Unlike area, perimeter is a linear quantity, so scaling a shape by a factor k scales its perimeter by k, not k². Fencing problems often subtract an entrance width from the total perimeter, or exclude one side entirely when a field backs onto a river or wall that needs no fence. When a rope or wire of fixed length is bent into different shapes, that fixed length is the constant total perimeter, and the enclosed area varies — a circle always encloses the maximum area for a given perimeter, more than any rectangle or triangle. Cost problems multiply the fencing length by a per-unit rate, so getting the perimeter formula right directly determines the final cost.
- A small set of perimeter formulas covers standard shapes
- Recognizing excluded sides (walls, gates, rivers) is the main real-world twist
- The fixed-perimeter, maximum-area-for-a-circle fact resolves a common problem type
AI Mentor Explanation
Roping off a rectangular practice ground uses 2(L+W) of rope, but if one side already backs onto a boundary wall that needs no rope, the fencing required is only three sides, not all four — the classic 'excluded side' twist in fencing problems. If the ground is doubled in every dimension, the rope needed doubles too, since perimeter scales linearly with size, not with the square like area does. A curved boundary rope of fixed length bent into a circular practice area encloses more space than the same rope bent into a rectangle, illustrating why a circle maximizes area for a fixed perimeter. Multiplying the rope length by its cost per meter then gives the total groundskeeping expense.
Worked example — fencing with one side excluded
Sides to fence
- 25 + 40 + 25
- = 90 m
Cost rate
- 150 rupees/m
Total cost
- 90 × 150
- = 13,500 rupees
Step-by-Step Explanation
Step 1
Identify the shape and formula
Rectangle 2(L+W), square 4×side, circle 2πr.
Step 2
Check for excluded sides
Look for a wall, river, or gate that removes part of the boundary from the fencing needed.
Step 3
Compute total fencing length
Sum only the sides that actually require fencing.
Step 4
Apply cost or comparison
Multiply by cost per unit length, or compare against the fixed-perimeter maximum-area rule if relevant.
What Interviewer Expects
- Correct perimeter formulas for rectangle, square, and circle
- Recognizing when part of the boundary is excluded from fencing
- Understanding that perimeter scales linearly, not quadratically, with size
- Correctly converting fencing length into total cost
Common Mistakes
- Fencing all four sides of a rectangle when one side is a wall or river needing no fence
- Assuming perimeter doubles the area, confusing linear and quadratic scaling
- Forgetting to subtract a gate width from the total fence length
- Mixing up radius and diameter when computing a circular perimeter (2πr vs πd, which are equal but easy to misapply)
Best Answer (HR Friendly)
“I would start with the standard perimeter formula for the shape, then carefully check the scenario for anything that reduces the actual fencing needed, like an existing wall, a river, or a gate opening.

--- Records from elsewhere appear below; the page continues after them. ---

File: config.mk
export PLATFORM = sky130hd
export DESIGN_NAME = shadow_chk_seq
export DESIGN_NICKNAME = d
export VERILOG_FILES = /design/src/rtl/shadow_chk_pkg.sv /design/src/rtl/shadow_chk_seq.sv
export SDC_FILE = /design/constraint.sdc
export NUM_CORES = 1
export LEC_CHECK = 0
export ABC_CLOCK_PERIOD_IN_PS = 2000
export BUFFER_PORTS_ARGS = -buffer_cell sky130_fd_sc_hd__clkbuf_2
export CORE_MARGIN = 3
export CORE_UTILIZATION = 50
export DETAILED_ROUTE_END_ITERATION = 6
export HOLD_SLACK_MARGIN = 0.12
export PLACE_DENSITY = 0.8
export SLEW_MARGIN = 30
export SYNTH_ARGS = -nofsm -noshare
export SYNTH_HDL_FRONTEND = slang
export SYNTH_SLANG_ARGS = --single-unit
File: constraint.sdc
create_clock -name clk -period 2 [get_ports clk]
set_clock_uncertainty 0.2 [all_clocks]
set_input_delay 0.2 -clock clk [delete_from_list [all_inputs] [get_ports clk]]
set_output_delay 0.2 -clock clk [all_outputs]
set_load 0.005 [all_outputs]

I would remember that perimeter scales linearly with size, unlike area which scales quadratically, and finally multiply the true fencing length by the cost per unit to get the total.”
Follow-up Questions
- Why does a circle enclose the maximum area for a given fixed perimeter?

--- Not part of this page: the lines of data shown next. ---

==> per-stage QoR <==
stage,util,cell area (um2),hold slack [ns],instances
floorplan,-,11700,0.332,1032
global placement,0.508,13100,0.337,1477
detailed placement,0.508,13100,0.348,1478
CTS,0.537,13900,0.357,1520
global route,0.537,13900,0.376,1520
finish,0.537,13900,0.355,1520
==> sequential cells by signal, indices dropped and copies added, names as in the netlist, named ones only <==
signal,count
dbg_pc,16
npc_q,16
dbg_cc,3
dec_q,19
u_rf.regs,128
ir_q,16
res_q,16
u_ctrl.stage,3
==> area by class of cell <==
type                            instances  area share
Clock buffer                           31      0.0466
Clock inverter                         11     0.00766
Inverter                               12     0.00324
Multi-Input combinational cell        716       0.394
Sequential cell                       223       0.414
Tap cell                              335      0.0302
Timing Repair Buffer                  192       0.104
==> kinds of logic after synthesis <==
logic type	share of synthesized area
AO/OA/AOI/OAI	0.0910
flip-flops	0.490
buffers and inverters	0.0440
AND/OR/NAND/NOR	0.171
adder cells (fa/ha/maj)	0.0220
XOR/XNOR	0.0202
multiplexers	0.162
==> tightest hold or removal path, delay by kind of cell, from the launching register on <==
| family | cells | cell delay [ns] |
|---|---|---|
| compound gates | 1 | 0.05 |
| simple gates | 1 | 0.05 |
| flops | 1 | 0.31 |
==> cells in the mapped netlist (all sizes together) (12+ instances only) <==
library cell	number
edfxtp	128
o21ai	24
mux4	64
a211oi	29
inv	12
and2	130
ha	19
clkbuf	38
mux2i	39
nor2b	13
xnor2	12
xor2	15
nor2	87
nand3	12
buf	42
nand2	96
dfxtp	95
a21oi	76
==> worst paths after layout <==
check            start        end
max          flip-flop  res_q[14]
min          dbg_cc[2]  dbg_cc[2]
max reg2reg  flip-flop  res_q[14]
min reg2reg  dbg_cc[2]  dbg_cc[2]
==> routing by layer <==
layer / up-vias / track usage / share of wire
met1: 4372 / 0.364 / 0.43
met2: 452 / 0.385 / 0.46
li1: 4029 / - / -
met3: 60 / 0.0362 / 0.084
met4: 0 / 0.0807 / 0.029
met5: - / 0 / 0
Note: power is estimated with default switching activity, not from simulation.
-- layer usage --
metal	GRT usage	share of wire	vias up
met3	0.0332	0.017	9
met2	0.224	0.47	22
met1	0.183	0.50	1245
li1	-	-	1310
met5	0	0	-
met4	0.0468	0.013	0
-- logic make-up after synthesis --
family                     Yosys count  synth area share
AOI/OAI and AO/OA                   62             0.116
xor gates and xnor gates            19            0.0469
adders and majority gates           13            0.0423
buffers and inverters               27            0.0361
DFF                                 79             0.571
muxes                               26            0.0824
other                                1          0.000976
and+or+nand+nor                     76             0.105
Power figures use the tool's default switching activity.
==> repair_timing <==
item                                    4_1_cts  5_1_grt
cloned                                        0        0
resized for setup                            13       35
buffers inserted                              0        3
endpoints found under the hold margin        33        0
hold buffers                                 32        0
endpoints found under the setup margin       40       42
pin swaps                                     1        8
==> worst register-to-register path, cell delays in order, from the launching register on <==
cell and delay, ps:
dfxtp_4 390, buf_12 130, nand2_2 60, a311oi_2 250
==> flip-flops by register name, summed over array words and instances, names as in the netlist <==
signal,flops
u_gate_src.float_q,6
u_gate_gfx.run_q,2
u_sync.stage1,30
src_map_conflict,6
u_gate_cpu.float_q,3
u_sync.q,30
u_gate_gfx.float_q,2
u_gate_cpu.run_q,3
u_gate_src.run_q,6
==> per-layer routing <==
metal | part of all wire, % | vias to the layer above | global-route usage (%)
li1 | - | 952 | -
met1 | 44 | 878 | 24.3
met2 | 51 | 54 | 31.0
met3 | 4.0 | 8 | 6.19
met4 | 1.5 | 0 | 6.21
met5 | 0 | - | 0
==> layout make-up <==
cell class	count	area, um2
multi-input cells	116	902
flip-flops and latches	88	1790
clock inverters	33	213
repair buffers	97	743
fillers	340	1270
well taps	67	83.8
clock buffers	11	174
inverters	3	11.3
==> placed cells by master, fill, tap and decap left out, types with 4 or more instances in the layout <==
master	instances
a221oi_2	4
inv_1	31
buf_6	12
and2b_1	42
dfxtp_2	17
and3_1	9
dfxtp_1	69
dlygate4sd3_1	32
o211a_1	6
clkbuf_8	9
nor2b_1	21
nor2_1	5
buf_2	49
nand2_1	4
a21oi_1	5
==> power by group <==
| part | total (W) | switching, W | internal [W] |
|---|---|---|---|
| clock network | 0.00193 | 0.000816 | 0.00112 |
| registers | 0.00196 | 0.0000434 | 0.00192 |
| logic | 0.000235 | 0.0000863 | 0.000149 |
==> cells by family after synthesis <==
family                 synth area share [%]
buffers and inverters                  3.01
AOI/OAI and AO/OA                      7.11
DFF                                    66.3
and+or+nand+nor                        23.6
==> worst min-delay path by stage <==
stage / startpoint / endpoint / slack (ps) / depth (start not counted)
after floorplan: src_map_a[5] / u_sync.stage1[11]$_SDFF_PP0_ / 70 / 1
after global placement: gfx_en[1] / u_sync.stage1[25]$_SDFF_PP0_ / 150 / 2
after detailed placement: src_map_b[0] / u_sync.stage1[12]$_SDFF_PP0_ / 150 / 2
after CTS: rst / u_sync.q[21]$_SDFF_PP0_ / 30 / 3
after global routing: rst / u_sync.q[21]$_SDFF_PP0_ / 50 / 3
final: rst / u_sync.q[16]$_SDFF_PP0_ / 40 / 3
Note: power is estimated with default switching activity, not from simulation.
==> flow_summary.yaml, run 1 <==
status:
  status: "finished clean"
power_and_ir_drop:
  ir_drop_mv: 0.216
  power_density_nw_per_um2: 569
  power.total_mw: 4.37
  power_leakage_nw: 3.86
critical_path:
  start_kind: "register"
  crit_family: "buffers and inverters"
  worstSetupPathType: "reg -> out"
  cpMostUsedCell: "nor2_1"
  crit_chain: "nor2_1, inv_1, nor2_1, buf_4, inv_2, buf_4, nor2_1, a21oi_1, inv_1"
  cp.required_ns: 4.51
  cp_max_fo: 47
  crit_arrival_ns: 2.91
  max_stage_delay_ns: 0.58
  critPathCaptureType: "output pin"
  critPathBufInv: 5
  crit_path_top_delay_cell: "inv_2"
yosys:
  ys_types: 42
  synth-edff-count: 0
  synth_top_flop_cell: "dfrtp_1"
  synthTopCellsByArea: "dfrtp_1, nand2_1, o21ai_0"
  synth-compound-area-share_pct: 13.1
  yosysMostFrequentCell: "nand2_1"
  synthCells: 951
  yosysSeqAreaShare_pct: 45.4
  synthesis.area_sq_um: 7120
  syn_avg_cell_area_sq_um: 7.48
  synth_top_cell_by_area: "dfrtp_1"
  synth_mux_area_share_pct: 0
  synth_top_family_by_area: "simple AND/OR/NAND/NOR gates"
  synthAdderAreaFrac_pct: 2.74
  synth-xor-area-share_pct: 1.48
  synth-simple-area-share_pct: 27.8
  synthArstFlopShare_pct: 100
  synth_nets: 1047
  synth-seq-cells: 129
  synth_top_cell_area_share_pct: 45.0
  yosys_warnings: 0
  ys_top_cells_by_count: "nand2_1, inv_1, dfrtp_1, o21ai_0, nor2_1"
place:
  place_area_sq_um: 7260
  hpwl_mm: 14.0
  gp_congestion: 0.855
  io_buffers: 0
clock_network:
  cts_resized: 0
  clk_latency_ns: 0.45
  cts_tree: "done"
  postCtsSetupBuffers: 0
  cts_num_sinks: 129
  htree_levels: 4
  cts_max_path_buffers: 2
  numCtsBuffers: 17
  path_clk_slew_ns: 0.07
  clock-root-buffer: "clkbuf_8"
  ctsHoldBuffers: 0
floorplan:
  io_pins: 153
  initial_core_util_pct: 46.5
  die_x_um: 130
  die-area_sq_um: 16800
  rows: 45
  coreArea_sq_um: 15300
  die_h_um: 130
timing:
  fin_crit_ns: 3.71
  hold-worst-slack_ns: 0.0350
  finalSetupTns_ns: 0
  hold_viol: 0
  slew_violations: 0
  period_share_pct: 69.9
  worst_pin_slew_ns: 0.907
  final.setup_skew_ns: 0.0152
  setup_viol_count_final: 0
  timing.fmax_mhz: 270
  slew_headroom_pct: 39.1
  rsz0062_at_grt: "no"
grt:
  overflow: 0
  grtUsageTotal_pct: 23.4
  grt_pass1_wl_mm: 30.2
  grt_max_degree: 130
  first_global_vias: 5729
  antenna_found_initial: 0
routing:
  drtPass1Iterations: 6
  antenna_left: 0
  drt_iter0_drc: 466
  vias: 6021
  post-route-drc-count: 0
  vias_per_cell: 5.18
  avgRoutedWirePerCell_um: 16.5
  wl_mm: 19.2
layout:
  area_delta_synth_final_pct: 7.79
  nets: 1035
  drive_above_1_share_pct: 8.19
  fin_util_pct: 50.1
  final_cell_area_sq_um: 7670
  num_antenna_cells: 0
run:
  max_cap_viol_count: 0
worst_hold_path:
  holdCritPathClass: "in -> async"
$ cat config.mk
export PLATFORM = sky130hd
export DESIGN_NAME = sincos_cmd_ctrl
export DESIGN_NICKNAME = d
export VERILOG_FILES = /design/src/rtl/sincos_cmd_ctrl.sv
export SDC_FILE = /design/constraint.sdc
export NUM_CORES = 1
export LEC_CHECK = 0
export ABC_CLOCK_PERIOD_IN_PS = 4900
export BUFFER_PORTS_ARGS = -buffer_cell sky130_fd_sc_hd__buf_2
export CAP_MARGIN = 10
export CORE_UTILIZATION = 38
export DETAILED_ROUTE_END_ITERATION = 8
export PLACE_DENSITY = 0.66
export REMOVE_ABC_BUFFERS = 1
export SYNTH_ARGS = -nofsm -noshare
export SYNTH_HDL_FRONTEND = slang
export SYNTH_SLANG_ARGS = --single-unit
export TNS_END_PERCENT = 5
$ cat constraint.sdc
create_clock -name clk -period 4.9 [get_ports clk]
set_input_delay 0.98 -clock clk [delete_from_list [all_inputs] [get_ports clk]]
set_output_delay 0.98 -clock clk [all_outputs]
set_load 0.02 [all_outputs]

- How would you find the missing side of a rectangle given its perimeter and one side?
- How does a gate opening in the fence change the total fencing cost?
- How would you compare fencing costs for a square versus a circular plot of equal area?
MCQ Practice
1. A rectangular field is 30m by 20m. One 30m side backs onto a wall needing no fence. How much fencing is required?
Fence only 3 sides: 20 + 30 + 20 = 70m.
2. If the side of a square field is doubled, its perimeter becomes?
Perimeter scales linearly with side length, so doubling the side doubles the perimeter (unlike area, which would become 4 times).
3. A wire of length 44cm is bent into a circle. Its radius is approximately? (π = 22/7)
2πr = 44 → r = 44/(2×22/7) = 44×7/44 = 7cm.
Flash Cards
Perimeter of a rectangle? — 2 × (Length + Width).
Perimeter of a circle? — 2πr, equivalently πd.
How does perimeter scale with size? — Linearly — doubling all dimensions doubles the perimeter, not quadruples it.
Which shape maximizes area for a fixed perimeter? — A circle encloses more area than any polygon with the same perimeter.